*** Opening of EXTRACTED MATERIAL ***

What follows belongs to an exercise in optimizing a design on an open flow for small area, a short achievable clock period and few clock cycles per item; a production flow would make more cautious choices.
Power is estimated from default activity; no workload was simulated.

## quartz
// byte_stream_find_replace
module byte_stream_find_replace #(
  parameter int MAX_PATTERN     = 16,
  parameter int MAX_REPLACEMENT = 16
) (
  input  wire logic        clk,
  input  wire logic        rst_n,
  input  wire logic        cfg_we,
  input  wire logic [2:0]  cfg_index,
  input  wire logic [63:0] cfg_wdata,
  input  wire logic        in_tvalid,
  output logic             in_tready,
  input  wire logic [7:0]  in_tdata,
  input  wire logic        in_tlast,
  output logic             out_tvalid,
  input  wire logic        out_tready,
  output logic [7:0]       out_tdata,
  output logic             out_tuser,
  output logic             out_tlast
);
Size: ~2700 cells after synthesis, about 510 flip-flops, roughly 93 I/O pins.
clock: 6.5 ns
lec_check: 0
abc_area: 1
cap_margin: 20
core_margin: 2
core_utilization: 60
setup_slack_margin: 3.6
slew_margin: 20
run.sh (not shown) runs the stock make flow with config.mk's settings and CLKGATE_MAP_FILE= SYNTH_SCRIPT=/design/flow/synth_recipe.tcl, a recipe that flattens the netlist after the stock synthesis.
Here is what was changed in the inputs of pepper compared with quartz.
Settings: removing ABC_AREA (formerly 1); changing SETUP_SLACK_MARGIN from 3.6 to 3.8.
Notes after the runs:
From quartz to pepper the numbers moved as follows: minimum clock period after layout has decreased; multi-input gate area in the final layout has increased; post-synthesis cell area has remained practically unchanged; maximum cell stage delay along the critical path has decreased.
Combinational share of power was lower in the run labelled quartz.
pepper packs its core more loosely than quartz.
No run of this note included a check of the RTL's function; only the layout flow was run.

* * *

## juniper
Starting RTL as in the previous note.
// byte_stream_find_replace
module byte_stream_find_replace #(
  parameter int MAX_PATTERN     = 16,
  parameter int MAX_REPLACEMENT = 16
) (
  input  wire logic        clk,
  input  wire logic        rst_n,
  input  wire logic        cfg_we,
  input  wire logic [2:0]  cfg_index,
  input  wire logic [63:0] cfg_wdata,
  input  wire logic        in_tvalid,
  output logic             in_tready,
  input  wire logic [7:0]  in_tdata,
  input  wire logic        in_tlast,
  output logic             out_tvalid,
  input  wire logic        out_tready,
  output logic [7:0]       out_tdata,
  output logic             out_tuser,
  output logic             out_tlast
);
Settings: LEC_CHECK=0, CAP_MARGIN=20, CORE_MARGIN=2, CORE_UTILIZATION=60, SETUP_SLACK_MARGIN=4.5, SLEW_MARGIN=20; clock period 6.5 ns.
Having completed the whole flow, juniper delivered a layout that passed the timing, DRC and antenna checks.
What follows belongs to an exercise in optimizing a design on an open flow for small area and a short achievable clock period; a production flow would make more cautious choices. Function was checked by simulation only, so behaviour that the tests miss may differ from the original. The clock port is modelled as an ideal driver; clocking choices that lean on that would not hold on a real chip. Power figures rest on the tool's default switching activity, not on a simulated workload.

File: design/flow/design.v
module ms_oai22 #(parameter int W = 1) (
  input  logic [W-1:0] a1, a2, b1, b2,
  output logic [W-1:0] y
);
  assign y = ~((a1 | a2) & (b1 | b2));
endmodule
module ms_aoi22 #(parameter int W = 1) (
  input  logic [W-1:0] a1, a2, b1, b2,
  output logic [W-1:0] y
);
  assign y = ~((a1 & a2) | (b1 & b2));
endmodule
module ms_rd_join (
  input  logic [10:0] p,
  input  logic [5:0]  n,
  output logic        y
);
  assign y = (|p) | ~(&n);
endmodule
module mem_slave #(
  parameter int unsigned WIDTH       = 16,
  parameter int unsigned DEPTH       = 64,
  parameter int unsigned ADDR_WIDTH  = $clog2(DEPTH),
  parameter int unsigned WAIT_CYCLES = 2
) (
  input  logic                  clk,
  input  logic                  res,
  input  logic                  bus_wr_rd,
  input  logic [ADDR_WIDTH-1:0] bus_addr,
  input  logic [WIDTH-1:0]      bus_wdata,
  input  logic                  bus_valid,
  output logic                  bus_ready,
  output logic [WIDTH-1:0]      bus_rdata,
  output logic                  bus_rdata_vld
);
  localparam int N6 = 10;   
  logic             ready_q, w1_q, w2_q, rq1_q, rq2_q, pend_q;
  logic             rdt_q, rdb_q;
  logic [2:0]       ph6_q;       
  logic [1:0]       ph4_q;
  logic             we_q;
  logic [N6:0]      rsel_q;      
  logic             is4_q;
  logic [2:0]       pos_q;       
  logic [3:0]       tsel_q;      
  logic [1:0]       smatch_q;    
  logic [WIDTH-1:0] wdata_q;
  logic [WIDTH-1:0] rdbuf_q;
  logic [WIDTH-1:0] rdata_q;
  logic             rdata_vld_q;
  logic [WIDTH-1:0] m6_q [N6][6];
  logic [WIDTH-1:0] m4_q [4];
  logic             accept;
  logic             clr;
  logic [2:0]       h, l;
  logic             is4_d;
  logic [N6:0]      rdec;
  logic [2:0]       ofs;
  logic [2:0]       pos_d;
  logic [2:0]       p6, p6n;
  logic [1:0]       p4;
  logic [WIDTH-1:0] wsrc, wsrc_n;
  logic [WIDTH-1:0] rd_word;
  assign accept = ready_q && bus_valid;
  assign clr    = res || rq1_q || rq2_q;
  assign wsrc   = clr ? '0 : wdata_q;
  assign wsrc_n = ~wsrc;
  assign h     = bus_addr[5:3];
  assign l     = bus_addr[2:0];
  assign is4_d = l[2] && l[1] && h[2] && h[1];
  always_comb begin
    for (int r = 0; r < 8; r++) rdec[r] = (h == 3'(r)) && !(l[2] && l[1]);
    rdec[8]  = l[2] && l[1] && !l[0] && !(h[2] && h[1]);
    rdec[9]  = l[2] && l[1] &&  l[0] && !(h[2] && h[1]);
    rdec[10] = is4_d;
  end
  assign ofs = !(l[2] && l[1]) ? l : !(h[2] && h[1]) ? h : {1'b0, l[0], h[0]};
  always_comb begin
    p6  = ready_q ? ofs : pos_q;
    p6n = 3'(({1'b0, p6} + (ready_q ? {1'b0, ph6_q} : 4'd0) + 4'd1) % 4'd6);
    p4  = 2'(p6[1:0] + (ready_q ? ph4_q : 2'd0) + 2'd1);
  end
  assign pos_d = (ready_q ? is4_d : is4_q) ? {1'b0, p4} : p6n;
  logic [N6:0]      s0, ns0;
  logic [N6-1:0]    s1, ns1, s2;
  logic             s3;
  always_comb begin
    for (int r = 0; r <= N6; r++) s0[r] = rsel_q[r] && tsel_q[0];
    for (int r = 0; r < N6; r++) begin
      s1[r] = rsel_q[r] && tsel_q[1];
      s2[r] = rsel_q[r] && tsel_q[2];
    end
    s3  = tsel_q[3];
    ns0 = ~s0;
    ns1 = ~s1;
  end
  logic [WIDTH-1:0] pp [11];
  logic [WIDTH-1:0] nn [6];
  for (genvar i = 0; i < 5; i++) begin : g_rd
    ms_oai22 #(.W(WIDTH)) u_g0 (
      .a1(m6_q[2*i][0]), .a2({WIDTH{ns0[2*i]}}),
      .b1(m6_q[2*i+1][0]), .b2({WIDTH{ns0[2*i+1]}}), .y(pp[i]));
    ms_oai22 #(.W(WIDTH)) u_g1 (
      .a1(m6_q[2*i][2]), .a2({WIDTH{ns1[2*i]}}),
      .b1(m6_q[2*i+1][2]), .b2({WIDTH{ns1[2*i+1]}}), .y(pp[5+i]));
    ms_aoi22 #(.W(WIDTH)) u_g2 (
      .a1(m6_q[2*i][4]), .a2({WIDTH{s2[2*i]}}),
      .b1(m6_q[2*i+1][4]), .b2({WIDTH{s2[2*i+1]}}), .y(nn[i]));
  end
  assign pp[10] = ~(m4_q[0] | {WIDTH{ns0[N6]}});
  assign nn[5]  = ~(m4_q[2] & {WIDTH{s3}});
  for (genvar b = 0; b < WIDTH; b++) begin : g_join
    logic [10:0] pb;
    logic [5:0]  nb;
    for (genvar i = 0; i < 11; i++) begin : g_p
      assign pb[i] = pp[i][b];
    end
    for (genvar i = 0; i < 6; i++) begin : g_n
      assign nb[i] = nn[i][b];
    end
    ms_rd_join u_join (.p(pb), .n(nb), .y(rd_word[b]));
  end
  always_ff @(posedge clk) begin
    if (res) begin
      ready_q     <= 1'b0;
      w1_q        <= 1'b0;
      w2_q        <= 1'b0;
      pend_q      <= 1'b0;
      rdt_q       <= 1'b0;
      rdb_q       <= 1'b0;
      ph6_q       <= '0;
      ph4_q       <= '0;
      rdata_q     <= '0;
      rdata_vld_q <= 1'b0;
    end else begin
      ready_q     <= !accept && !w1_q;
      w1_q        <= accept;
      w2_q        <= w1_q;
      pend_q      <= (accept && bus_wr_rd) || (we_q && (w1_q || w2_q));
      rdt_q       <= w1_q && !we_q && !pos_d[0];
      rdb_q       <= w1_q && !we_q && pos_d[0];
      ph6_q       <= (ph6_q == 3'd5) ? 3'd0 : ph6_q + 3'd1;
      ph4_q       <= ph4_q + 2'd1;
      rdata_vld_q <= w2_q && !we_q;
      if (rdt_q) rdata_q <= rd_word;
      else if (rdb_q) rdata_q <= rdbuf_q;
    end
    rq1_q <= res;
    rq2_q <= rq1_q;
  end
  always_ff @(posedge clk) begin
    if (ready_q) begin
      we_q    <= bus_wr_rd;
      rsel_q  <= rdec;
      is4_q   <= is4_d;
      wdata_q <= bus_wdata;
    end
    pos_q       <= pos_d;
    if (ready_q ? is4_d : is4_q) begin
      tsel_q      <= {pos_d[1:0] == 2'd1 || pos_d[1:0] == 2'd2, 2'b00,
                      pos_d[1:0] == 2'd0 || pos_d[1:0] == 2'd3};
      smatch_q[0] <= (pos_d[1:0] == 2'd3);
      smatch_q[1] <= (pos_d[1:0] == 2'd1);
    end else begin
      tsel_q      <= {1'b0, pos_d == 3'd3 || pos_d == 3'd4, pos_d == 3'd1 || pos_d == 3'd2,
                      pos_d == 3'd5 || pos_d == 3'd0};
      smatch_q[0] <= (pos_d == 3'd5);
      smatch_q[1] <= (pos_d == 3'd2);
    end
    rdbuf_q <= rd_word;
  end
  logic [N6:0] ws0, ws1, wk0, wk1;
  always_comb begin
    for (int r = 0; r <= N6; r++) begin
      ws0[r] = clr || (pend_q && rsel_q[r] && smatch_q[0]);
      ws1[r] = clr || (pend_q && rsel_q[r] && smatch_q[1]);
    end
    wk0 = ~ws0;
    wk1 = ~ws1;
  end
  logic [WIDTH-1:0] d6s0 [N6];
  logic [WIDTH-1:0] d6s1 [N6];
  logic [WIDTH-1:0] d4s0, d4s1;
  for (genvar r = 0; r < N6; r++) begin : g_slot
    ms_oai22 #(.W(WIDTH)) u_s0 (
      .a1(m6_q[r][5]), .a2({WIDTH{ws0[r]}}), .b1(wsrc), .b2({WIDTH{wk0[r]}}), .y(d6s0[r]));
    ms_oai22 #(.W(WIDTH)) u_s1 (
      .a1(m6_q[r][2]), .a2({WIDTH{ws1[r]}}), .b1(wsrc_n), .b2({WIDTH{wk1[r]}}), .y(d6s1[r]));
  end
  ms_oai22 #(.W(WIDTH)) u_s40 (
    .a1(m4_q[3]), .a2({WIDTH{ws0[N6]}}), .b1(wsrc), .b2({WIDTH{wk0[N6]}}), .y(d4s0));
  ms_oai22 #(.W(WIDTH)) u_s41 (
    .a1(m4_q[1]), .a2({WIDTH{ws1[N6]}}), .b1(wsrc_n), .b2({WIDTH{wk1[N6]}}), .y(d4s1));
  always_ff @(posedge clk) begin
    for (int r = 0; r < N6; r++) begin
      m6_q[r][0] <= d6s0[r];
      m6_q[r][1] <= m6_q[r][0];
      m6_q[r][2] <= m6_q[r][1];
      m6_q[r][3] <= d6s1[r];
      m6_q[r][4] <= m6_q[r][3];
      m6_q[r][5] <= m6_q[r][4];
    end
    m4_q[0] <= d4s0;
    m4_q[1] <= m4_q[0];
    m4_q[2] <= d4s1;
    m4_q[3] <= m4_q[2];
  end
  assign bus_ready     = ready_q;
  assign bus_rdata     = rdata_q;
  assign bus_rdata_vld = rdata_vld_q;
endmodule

*** Close of EXTRACTED MATERIAL ***

= THE PROBLEM =
With the first line of the records as the start and the line holding "slew_margin: 20" as the end, please copy exactly those lines and no others.

= ANSWER SPACE =
What follows belongs to an exercise in optimizing a design on an open flow for small area, a short achievable clock period and few clock cycles per item; a production flow would make more cautious choices.
Power is estimated from default activity; no workload was simulated.

## quartz
// byte_stream_find_replace
module byte_stream_find_replace #(
  parameter int MAX_PATTERN     = 16,
  parameter int MAX_REPLACEMENT = 16
) (
  input  wire logic        clk,
  input  wire logic        rst_n,
  input  wire logic        cfg_we,
  input  wire logic [2:0]  cfg_index,
  input  wire logic [63:0] cfg_wdata,
  input  wire logic        in_tvalid,
  output logic             in_tready,
  input  wire logic [7:0]  in_tdata,
  input  wire logic        in_tlast,
  output logic             out_tvalid,
  input  wire logic        out_tready,
  output logic [7:0]       out_tdata,
  output logic             out_tuser,
  output logic             out_tlast
);
Size: ~2700 cells after synthesis, about 510 flip-flops, roughly 93 I/O pins.
clock: 6.5 ns
lec_check: 0
abc_area: 1
cap_margin: 20
core_margin: 2
core_utilization: 60
setup_slack_margin: 3.6
slew_margin: 20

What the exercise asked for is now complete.